## Problem description
Would you reproduce exactly the lines below from the one holding "### config.mk" through the one holding "logic [19:0] r;", inclusive, and no others?

++++++++++

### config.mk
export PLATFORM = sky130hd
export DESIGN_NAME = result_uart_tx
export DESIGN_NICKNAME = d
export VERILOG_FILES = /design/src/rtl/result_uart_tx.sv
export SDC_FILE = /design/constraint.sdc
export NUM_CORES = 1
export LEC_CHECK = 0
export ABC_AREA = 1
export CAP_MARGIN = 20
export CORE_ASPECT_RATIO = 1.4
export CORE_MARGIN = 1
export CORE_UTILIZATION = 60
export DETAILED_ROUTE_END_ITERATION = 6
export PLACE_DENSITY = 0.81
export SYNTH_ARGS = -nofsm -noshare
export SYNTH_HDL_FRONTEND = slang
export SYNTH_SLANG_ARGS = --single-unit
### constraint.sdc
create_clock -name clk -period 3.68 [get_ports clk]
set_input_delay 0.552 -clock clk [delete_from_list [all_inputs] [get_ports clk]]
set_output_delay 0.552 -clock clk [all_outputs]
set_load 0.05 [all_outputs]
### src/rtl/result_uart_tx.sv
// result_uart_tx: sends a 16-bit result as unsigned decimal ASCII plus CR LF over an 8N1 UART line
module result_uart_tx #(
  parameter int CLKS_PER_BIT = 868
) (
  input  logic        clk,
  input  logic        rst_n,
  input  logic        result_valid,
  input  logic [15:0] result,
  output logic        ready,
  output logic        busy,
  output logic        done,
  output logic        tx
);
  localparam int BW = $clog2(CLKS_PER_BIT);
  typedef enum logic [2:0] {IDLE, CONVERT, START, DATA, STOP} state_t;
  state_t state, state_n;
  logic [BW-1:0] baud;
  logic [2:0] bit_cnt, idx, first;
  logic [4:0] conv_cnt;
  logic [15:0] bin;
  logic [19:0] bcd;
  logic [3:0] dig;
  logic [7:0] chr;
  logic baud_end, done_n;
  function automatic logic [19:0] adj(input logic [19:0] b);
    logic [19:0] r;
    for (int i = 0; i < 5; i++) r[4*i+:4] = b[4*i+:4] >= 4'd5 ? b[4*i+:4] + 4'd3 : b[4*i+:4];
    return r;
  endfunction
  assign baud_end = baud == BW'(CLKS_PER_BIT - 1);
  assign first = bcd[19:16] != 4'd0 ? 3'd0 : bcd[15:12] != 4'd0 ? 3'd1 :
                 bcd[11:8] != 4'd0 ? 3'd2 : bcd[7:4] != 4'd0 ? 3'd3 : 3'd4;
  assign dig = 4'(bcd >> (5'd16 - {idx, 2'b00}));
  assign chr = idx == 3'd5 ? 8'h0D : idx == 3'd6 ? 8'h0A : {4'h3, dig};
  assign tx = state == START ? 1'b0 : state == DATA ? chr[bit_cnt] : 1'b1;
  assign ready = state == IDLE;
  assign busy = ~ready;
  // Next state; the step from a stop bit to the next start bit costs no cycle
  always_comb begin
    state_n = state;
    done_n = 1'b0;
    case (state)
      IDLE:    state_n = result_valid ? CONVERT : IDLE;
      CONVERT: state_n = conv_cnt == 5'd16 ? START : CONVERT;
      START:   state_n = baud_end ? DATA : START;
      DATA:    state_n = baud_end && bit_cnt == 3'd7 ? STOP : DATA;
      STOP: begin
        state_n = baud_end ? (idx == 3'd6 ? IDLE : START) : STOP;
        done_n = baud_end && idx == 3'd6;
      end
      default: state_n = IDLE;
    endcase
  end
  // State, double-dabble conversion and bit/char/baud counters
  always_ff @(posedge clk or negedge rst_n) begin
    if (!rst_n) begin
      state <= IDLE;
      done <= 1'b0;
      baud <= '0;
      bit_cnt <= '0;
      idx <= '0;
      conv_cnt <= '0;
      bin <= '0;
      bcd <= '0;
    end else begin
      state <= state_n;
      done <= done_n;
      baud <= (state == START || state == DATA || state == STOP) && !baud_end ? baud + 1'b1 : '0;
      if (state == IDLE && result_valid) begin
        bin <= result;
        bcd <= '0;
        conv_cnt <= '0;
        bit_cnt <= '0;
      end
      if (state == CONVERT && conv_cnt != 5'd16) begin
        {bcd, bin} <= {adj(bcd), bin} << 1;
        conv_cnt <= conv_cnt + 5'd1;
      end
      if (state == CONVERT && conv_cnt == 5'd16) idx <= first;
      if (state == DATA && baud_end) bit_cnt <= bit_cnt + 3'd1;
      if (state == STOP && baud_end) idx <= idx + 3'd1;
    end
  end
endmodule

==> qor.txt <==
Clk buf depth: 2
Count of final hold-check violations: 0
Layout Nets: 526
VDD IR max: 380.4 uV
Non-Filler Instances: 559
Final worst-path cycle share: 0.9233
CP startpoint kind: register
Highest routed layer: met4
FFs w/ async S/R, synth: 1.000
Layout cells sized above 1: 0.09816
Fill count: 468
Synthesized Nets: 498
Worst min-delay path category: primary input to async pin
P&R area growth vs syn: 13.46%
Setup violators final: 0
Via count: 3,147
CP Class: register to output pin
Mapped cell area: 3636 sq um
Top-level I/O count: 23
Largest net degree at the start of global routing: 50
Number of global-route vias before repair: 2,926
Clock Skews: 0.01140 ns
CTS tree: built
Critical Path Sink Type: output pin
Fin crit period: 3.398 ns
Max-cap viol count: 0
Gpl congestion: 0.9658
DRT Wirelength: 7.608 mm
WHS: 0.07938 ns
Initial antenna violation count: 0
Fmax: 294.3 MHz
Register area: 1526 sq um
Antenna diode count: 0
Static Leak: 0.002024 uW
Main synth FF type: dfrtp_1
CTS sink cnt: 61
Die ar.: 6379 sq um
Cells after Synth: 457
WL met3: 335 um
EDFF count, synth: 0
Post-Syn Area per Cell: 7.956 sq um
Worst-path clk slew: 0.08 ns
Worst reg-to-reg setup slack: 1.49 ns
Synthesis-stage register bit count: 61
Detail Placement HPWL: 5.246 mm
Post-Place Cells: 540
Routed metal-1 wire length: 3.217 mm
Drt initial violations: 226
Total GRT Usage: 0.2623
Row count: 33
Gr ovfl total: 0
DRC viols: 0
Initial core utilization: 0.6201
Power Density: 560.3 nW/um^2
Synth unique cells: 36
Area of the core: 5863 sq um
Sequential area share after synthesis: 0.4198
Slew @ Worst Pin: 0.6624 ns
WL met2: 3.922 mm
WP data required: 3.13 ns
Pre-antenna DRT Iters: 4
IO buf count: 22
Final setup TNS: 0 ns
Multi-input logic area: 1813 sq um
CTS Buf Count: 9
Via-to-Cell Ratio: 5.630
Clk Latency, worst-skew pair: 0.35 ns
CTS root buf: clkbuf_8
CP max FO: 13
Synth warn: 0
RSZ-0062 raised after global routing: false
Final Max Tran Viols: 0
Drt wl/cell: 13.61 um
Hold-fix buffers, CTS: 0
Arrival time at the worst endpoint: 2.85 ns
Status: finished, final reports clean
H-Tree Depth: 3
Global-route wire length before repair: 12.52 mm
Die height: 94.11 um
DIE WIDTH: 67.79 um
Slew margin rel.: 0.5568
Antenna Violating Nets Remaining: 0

++++++++++

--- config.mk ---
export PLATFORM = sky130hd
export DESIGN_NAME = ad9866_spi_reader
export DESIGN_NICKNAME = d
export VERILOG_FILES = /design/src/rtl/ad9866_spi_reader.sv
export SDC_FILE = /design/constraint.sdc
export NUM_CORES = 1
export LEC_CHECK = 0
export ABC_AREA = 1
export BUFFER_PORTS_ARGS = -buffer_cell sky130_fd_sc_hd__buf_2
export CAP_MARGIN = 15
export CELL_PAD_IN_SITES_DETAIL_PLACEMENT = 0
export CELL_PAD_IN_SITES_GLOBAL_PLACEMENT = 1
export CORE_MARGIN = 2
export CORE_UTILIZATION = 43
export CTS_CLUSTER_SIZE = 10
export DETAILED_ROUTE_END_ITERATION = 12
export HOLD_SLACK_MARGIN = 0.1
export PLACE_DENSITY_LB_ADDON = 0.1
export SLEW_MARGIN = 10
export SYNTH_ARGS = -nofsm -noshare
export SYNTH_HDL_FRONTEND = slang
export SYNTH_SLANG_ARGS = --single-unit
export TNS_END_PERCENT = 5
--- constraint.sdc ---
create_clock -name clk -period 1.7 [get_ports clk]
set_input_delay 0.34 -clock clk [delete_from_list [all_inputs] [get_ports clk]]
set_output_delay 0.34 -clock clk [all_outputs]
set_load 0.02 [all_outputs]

++++++++++

## Written solution
### config.mk
export PLATFORM = sky130hd
export DESIGN_NAME = result_uart_tx
export DESIGN_NICKNAME = d
export VERILOG_FILES = /design/src/rtl/result_uart_tx.sv
export SDC_FILE = /design/constraint.sdc
export NUM_CORES = 1
export LEC_CHECK = 0
export ABC_AREA = 1
export CAP_MARGIN = 20
export CORE_ASPECT_RATIO = 1.4
export CORE_MARGIN = 1
export CORE_UTILIZATION = 60
export DETAILED_ROUTE_END_ITERATION = 6
export PLACE_DENSITY = 0.81
export SYNTH_ARGS = -nofsm -noshare
export SYNTH_HDL_FRONTEND = slang
export SYNTH_SLANG_ARGS = --single-unit
### constraint.sdc
create_clock -name clk -period 3.68 [get_ports clk]
set_input_delay 0.552 -clock clk [delete_from_list [all_inputs] [get_ports clk]]
set_output_delay 0.552 -clock clk [all_outputs]
set_load 0.05 [all_outputs]
### src/rtl/result_uart_tx.sv
// result_uart_tx: sends a 16-bit result as unsigned decimal ASCII plus CR LF over an 8N1 UART line
module result_uart_tx #(
  parameter int CLKS_PER_BIT = 868
) (
  input  logic        clk,
  input  logic        rst_n,
  input  logic        result_valid,
  input  logic [15:0] result,
  output logic        ready,
  output logic        busy,
  output logic        done,
  output logic        tx
);
  localparam int BW = $clog2(CLKS_PER_BIT);
  typedef enum logic [2:0] {IDLE, CONVERT, START, DATA, STOP} state_t;
  state_t state, state_n;
  logic [BW-1:0] baud;
  logic [2:0] bit_cnt, idx, first;
  logic [4:0] conv_cnt;
  logic [15:0] bin;
  logic [19:0] bcd;
  logic [3:0] dig;
  logic [7:0] chr;
  logic baud_end, done_n;
  function automatic logic [19:0] adj(input logic [19:0] b);
    logic [19:0] r;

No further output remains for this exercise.